• **Instructions for the task**:
Would you please transcribe, exactly as written, the lines of the entries below starting at the one that holds "-- run 2: stage" and ending at the one that holds "3_5_place_dp | 0.289 | 2480 | 291 | 0.0876", both included?

[Saved entries]
$ cat config.mk
export PLATFORM = sky130hd
export DESIGN_NAME = snes_reader
export DESIGN_NICKNAME = d
export VERILOG_FILES = /design/src/rtl/snes_reader.sv
export SDC_FILE = /design/constraint.sdc
export NUM_CORES = 1
export LEC_CHECK = 0
export CAP_MARGIN = 40
export CORE_MARGIN = 1.5
export CORE_UTILIZATION = 51
export CTS_CLUSTER_DIAMETER = 80
export CTS_CLUSTER_SIZE = 24
export DETAILED_ROUTE_END_ITERATION = 12
export PLACE_DENSITY = 0.73
export RECOVER_POWER = 25
export SYNTH_ARGS = -nofsm -noshare
export SYNTH_HDL_FRONTEND = slang
export SYNTH_SLANG_ARGS = --single-unit
$ cat constraint.sdc
create_clock -name clk_i -period 1.9 [get_ports clk_i]
set_input_delay 0.38 -clock clk_i [delete_from_list [all_inputs] [get_ports clk_i]]
set_output_delay 0.38 -clock clk_i [all_outputs]
set_load 0.01 [all_outputs]
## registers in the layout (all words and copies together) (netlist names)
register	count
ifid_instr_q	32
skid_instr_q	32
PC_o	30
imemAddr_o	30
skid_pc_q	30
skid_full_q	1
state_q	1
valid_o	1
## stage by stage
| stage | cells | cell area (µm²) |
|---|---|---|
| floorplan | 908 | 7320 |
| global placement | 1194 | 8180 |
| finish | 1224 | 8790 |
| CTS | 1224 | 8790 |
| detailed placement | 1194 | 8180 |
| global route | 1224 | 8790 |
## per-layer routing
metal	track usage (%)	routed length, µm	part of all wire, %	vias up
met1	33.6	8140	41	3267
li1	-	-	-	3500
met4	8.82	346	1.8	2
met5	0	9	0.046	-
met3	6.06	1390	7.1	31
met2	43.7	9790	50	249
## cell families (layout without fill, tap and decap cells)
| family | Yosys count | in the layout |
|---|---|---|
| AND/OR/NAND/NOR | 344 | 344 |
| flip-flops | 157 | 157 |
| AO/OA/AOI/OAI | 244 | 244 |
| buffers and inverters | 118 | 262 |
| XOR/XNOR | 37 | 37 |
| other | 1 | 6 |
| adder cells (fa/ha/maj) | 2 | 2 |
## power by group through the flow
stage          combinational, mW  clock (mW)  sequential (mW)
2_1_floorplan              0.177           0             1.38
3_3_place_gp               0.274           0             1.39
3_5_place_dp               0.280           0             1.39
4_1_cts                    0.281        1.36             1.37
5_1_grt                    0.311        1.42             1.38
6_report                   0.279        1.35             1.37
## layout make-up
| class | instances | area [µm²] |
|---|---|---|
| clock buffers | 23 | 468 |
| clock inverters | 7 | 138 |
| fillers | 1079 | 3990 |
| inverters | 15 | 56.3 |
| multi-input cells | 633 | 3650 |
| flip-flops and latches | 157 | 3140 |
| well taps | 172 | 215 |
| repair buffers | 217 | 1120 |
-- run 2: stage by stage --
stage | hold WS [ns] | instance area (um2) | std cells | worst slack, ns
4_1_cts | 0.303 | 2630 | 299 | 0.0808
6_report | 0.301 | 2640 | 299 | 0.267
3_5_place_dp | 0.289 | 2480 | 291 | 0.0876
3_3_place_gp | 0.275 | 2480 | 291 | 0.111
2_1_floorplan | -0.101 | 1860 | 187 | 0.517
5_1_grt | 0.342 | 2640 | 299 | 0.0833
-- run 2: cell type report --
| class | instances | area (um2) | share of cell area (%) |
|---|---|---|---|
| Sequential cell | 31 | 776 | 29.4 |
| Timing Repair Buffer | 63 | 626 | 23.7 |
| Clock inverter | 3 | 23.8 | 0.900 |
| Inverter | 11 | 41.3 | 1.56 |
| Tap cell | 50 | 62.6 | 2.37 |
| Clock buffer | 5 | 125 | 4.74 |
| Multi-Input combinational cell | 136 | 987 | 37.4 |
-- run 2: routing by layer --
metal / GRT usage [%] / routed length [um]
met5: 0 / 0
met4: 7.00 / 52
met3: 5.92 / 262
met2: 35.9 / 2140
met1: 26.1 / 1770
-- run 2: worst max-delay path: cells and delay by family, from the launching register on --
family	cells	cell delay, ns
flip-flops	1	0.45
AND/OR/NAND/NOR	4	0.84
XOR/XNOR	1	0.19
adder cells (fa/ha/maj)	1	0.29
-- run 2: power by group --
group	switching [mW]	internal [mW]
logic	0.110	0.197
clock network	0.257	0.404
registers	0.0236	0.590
File: config.mk
export PLATFORM = sky130hd
export DESIGN_NAME = display_mode_sequencer
export DESIGN_NICKNAME = d
export VERILOG_FILES = /design/src/rtl/display_mode_sequencer.sv
export SDC_FILE = /design/constraint.sdc
export NUM_CORES = 1
export LEC_CHECK = 0
export ABC_AREA = 1
export BUFFER_PORTS_ARGS = -buffer_cell sky130_fd_sc_hd__buf_2
export CORE_MARGIN = 5
export CORE_UTILIZATION = 40
export CTS_CLUSTER_SIZE = 20
export DETAILED_ROUTE_END_ITERATION = 10
export PLACE_DENSITY_LB_ADDON = 0.25
export SLEW_MARGIN = 0
export SYNTH_ARGS = -nofsm -noshare
export SYNTH_HDL_FRONTEND = slang
export SYNTH_SLANG_ARGS = --single-unit
File: constraint.sdc
create_clock -name clk -period 4.5 [get_ports clk]
set_input_delay 0.225 -clock clk [delete_from_list [all_inputs] [get_ports clk]]
set_output_delay 0.225 -clock clk [all_outputs]
set_load 0.01 [all_outputs]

• **Expected answer**:
-- run 2: stage by stage --
stage | hold WS [ns] | instance area (um2) | std cells | worst slack, ns
4_1_cts | 0.303 | 2630 | 299 | 0.0808
6_report | 0.301 | 2640 | 299 | 0.267
3_5_place_dp | 0.289 | 2480 | 291 | 0.0876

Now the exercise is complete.